** TASK MATERIAL **

Context: an optimization exercise on an open-source flow, tuned for small area, a short achievable clock period and few clock cycles. The choices shown serve that exercise and are no tape-out recipe.
Where RTL was checked, it was by simulation tests only, not by an equivalence proof against the original.

// bluenumi_led
module bluenumi_led (
    input  wire        clk,
    input  wire        rst,           
    input  wire        cmd_valid,
    output wire        cmd_ready,
    input  wire [63:0] cmd_word,
    input  wire [31:0] cmd_now,       
    output wire        rsp_valid,
    output wire [3:0]  rsp_status,
    output wire [31:0] led_level      
);
Size: about 1,200 cells after synthesis, roughly 53 flip-flops, ~8000 um2 of cells after synthesis.
clock: 30.0 ns
lec_check: 0
abc_area: 1
cap_margin: 20
core_margin: 2
core_utilization: 45
place_density: 0.6
slew_margin: 20
synth_hierarchical: 1
synth_memory_max_bits: 131072
standard.sh (not shown) runs the stock make flow with config.mk's settings and CLKGATE_MAP_FILE= SYNTH_SCRIPT=/design/flow/synth_recipe.tcl, a recipe that flattens the netlist after the stock synthesis.
==> flow/flow/run.sh <==
#!/bin/bash
# The standard layout (standard.sh), with one change: the buffers that
# buffer_ports puts on every input and output port are sky130_fd_sc_hd__buf_1
# cells instead of the tool's default pick (clkdlybuf4s50_1, a delay cell).
# ORFS's own logs go to orfs/logs; make's output goes to standard.log.
set -euo pipefail
bash standard.sh 'BUFFER_PORTS_ARGS=-buffer_cell sky130_fd_sc_hd__buf_1' finish > standard.log 2>&1
Testbench counts at the start, summed over its fixed seeds: cycles 37,036.
Then changed:
--- a/flow/design.v
+++ b/flow/design.v
@@ -59,19 +59,18 @@
     input  wire [31:0] cmd_now,       
     output wire        rsp_valid,
     output wire [3:0]  rsp_status,
     output wire [31:0] led_level      
 );
     reg        led_en;
     reg        led_paused;
     reg        led_pattern;
     reg  [7:0] lvl [0:3];
-    reg        rst_q;        
     reg        busy;         
     reg        phase;        
     reg        upd_q;        
     reg        rnz_q;        
     reg  [2:0] a_q;          
     reg  [1:0] t_q;          
     reg  [7:0] s2_q;         
     wire accept, ok, rnz, two_cyc, live_upd, is_pause, is_res, is_en, is_pat;
     wire b0 = cmd_word[0];
@@ -1024,44 +1023,39 @@
     assign cos_n287 = ~cos_n283 & ~cos_n286;
     assign cos_n288 = ~cos_n278 & ~cos_n287;
     assign cos_n289 = ~cos_n275 & cos_n288;
     assign cos_n290 = cos_n67 & cos_n114;
     assign cos_n291 = cos_n196 & ~cos_n240;
     assign cos_n292 = ~cos_n290 & cos_n291;
     assign cos_n293 = ~cos_n289 & cos_n292;
     assign c_q[0] = ~cos_n274 & ~cos_n293;
     wire       eval  = busy & upd_q;
-    wire       zap   = busy & ~upd_q & ~rnz_q;
     wire [1:0] r_ch  [0:3];
     wire [3:0] wr_ch;
     genvar k;
     generate
         for (k = 0; k < 4; k = k + 1) begin : g_ch
             wire [1:0] kk = led_pattern ? k : 2'd0;
             assign r_ch[k]   = j_q[1:0] + kk;
             assign wr_ch[k]  = eval & (~led_pattern | (r_ch[k][0] == phase));
             wire use_c = wr_ch[k] & (r_ch[k][0] ^ r_ch[k][1]);
             wire use_s = wr_ch[k] & ~(r_ch[k][0] ^ r_ch[k][1]);
-            wire keep  = ~rst_q & ~wr_ch[k] & ~zap;
-            assign led_level[8*k +: 8] = ({8{use_c}} & c_q) | ({8{use_s}} & s_q) | ({8{keep}} & lvl[k]);
+            assign led_level[8*k +: 8] = ({8{use_c}} & c_q) | ({8{use_s}} & s_q) | ({8{~wr_ch[k]}} & lvl[k]);
         end
     endgenerate
     integer i;
     always @(posedge clk) begin
-        rst_q <= rst;
-        for (i = 0; i < 4; i = i + 1)
-            lvl[i] <= led_level[8*i +: 8];
-    end
-    always @(posedge clk) begin
         if (rst) begin
             led_en      <= 1'b1;
             led_paused  <= 1'b0;
             led_pattern <= 1'b0;
+            for (i = 0; i < 4; i = i + 1)
+                lvl[i] <= 8'd0;
             busy        <= 1'b0;
             phase       <= 1'b0;
         end else begin
             if (accept) begin
                 busy  <= two_cyc;
                 phase <= 1'b0;
                 upd_q <= live_upd & ok;
                 rnz_q <= rnz;
                 a_q   <= A[2:0];
@@ -1075,12 +1069,14 @@
                 if (is_pause)
                     led_paused <= 1'b1;
                 if (is_res)
                     led_paused <= 1'b0;
                 if (is_en)
                     led_en <= b0;
                 if (is_pat)
                     led_pattern <= b0;
             end
+            for (i = 0; i < 4; i = i + 1)
+                lvl[i] <= (accept & ok & is_en & ~b0) ? 8'd0 : led_level[8*i +: 8];
         end
     end
 endmodule
=> The changed run finished with timing, DRC and antenna clean; via count climbs by 3.8%; register-to-register slack gains 40 ps; core utilization grows by 0.38 points; design area is higher by 1.1%; non-clock buffer count rose by 4; setup slack is better by 4.1 ps.
Function not checked in the second run of this note: the RTL went through the layout flow alone.

-- port drivers added, routing unchanged --
In the flow no input, the clock included, has a driving cell. The finished layouts below were timed again as built, in two steps.
Step 1 assumes that a clkbuf_16 drives the clock port and a buf_2 every other input.
Step 2, shift: input delay + t, output delay - t, t = (earliest + latest rising clock arrival at the registers) / 2. This alone moves slack from input paths to output paths.
a / b / c = ideal ports / drivers / drivers and shift; a / b = the first two.
| run | shift t [ns] | setup WS [ns] | worst setup path after step 2 | clock arrival spread, ns | worst data-port slew with drivers (ns) |
|---|---|---|---|---|---|
| the first run | 0.347 | 16.978 / 16.953 / 16.953 | input to output | 0.009 / 0.009 | 0.04 |
| the second run | 0.344 | 16.982 / 16.956 / 16.956 | input to output | 0.011 / 0.012 | 0.04 |
After both steps every run listed still meets setup and hold. For the second run, which loses most, drivers alone change the setup slack by -0.026 ns; drivers and shift together by -0.026 ns.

** ABOUT THIS TASK **
Check each line of the data above for the string "arrival", then report how many lines have it, with no other words.

** RESULT BELOW **
2